◆ **SUPPLIED DATA**
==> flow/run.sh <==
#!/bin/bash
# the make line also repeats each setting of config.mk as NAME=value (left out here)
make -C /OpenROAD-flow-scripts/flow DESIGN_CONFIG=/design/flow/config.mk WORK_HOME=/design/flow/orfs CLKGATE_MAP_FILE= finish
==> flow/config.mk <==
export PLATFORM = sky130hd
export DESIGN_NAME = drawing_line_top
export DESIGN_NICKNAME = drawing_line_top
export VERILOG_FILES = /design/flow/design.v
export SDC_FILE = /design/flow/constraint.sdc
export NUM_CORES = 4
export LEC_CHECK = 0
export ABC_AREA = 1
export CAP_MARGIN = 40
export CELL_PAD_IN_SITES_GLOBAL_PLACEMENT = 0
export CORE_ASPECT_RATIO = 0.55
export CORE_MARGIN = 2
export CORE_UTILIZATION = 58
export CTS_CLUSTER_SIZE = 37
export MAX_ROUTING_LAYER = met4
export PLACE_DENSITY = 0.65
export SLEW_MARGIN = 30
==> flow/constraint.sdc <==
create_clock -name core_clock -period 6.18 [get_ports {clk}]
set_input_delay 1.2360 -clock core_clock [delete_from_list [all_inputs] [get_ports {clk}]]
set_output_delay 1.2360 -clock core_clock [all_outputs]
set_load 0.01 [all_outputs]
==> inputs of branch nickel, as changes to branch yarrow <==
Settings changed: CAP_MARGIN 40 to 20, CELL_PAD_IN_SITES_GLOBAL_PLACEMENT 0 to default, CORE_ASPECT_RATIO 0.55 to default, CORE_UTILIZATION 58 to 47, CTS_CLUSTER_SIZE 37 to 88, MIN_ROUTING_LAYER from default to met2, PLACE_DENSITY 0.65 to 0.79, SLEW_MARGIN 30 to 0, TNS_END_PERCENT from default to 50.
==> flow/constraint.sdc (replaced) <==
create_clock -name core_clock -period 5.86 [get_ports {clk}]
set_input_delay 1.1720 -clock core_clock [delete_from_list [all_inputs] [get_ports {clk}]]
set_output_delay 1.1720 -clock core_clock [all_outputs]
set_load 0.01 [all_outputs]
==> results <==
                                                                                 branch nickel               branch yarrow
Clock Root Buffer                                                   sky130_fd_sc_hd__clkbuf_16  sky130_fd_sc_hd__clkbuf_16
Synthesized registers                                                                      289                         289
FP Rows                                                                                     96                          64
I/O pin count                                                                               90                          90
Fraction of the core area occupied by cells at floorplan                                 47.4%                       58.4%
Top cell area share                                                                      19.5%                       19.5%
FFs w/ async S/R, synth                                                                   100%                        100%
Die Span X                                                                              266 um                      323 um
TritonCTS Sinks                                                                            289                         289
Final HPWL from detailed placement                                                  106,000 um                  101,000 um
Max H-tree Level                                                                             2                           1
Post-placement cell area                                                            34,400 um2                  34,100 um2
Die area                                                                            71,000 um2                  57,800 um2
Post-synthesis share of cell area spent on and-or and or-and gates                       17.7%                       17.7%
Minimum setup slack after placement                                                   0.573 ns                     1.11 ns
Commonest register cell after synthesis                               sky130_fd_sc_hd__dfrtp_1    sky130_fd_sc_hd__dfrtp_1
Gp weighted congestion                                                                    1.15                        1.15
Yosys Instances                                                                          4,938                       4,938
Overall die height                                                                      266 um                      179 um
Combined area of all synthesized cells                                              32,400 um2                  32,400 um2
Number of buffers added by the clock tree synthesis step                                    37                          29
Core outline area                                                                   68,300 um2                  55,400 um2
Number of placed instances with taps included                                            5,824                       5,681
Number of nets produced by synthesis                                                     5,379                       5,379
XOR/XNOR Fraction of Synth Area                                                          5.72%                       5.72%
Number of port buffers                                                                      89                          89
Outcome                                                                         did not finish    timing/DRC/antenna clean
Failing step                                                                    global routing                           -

◆ **WHAT THE TASK ASKS**
Copy the data above. Keep each line exact.

◆ **EXERCISE OUTPUT**
==> flow/run.sh <==
#!/bin/bash
# the make line also repeats each setting of config.mk as NAME=value (left out here)
make -C /OpenROAD-flow-scripts/flow DESIGN_CONFIG=/design/flow/config.mk WORK_HOME=/design/flow/orfs CLKGATE_MAP_FILE= finish
==> flow/config.mk <==
export PLATFORM = sky130hd
export DESIGN_NAME = drawing_line_top
export DESIGN_NICKNAME = drawing_line_top
export VERILOG_FILES = /design/flow/design.v
export SDC_FILE = /design/flow/constraint.sdc
export NUM_CORES = 4
export LEC_CHECK = 0
export ABC_AREA = 1
export CAP_MARGIN = 40
export CELL_PAD_IN_SITES_GLOBAL_PLACEMENT = 0
export CORE_ASPECT_RATIO = 0.55
export CORE_MARGIN = 2
export CORE_UTILIZATION = 58
export CTS_CLUSTER_SIZE = 37
export MAX_ROUTING_LAYER = met4
export PLACE_DENSITY = 0.65
export SLEW_MARGIN = 30
==> flow/constraint.sdc <==
create_clock -name core_clock -period 6.18 [get_ports {clk}]
set_input_delay 1.2360 -clock core_clock [delete_from_list [all_inputs] [get_ports {clk}]]
set_output_delay 1.2360 -clock core_clock [all_outputs]
set_load 0.01 [all_outputs]
==> inputs of branch nickel, as changes to branch yarrow <==
Settings changed: CAP_MARGIN 40 to 20, CELL_PAD_IN_SITES_GLOBAL_PLACEMENT 0 to default, CORE_ASPECT_RATIO 0.55 to default, CORE_UTILIZATION 58 to 47, CTS_CLUSTER_SIZE 37 to 88, MIN_ROUTING_LAYER from default to met2, PLACE_DENSITY 0.65 to 0.79, SLEW_MARGIN 30 to 0, TNS_END_PERCENT from default to 50.
==> flow/constraint.sdc (replaced) <==
create_clock -name core_clock -period 5.86 [get_ports {clk}]
set_input_delay 1.1720 -clock core_clock [delete_from_list [all_inputs] [get_ports {clk}]]
set_output_delay 1.1720 -clock core_clock [all_outputs]
set_load 0.01 [all_outputs]
==> results <==
                                                                                 branch nickel               branch yarrow
Clock Root Buffer                                                   sky130_fd_sc_hd__clkbuf_16  sky130_fd_sc_hd__clkbuf_16
Synthesized registers                                                                      289                         289
FP Rows                                                                                     96                          64
I/O pin count                                                                               90                          90
Fraction of the core area occupied by cells at floorplan                                 47.4%                       58.4%
Top cell area share                                                                      19.5%                       19.5%
FFs w/ async S/R, synth                                                                   100%                        100%
Die Span X                                                                              266 um                      323 um
TritonCTS Sinks                                                                            289                         289
Final HPWL from detailed placement                                                  106,000 um                  101,000 um
Max H-tree Level                                                                             2                           1
Post-placement cell area                                                            34,400 um2                  34,100 um2
Die area                                                                            71,000 um2                  57,800 um2
Post-synthesis share of cell area spent on and-or and or-and gates                       17.7%                       17.7%
Minimum setup slack after placement                                                   0.573 ns                     1.11 ns
Commonest register cell after synthesis                               sky130_fd_sc_hd__dfrtp_1    sky130_fd_sc_hd__dfrtp_1
Gp weighted congestion                                                                    1.15                        1.15
Yosys Instances                                                                          4,938                       4,938
Overall die height                                                                      266 um                      179 um
Combined area of all synthesized cells                                              32,400 um2                  32,400 um2
Number of buffers added by the clock tree synthesis step                                    37                          29
Core outline area                                                                   68,300 um2                  55,400 um2
Number of placed instances with taps included                                            5,824                       5,681
Number of nets produced by synthesis                                                     5,379                       5,379
XOR/XNOR Fraction of Synth Area                                                          5.72%                       5.72%
Number of port buffers                                                                      89                          89
Outcome                                                                         did not finish    timing/DRC/antenna clean
Failing step                                                                    global routing                           -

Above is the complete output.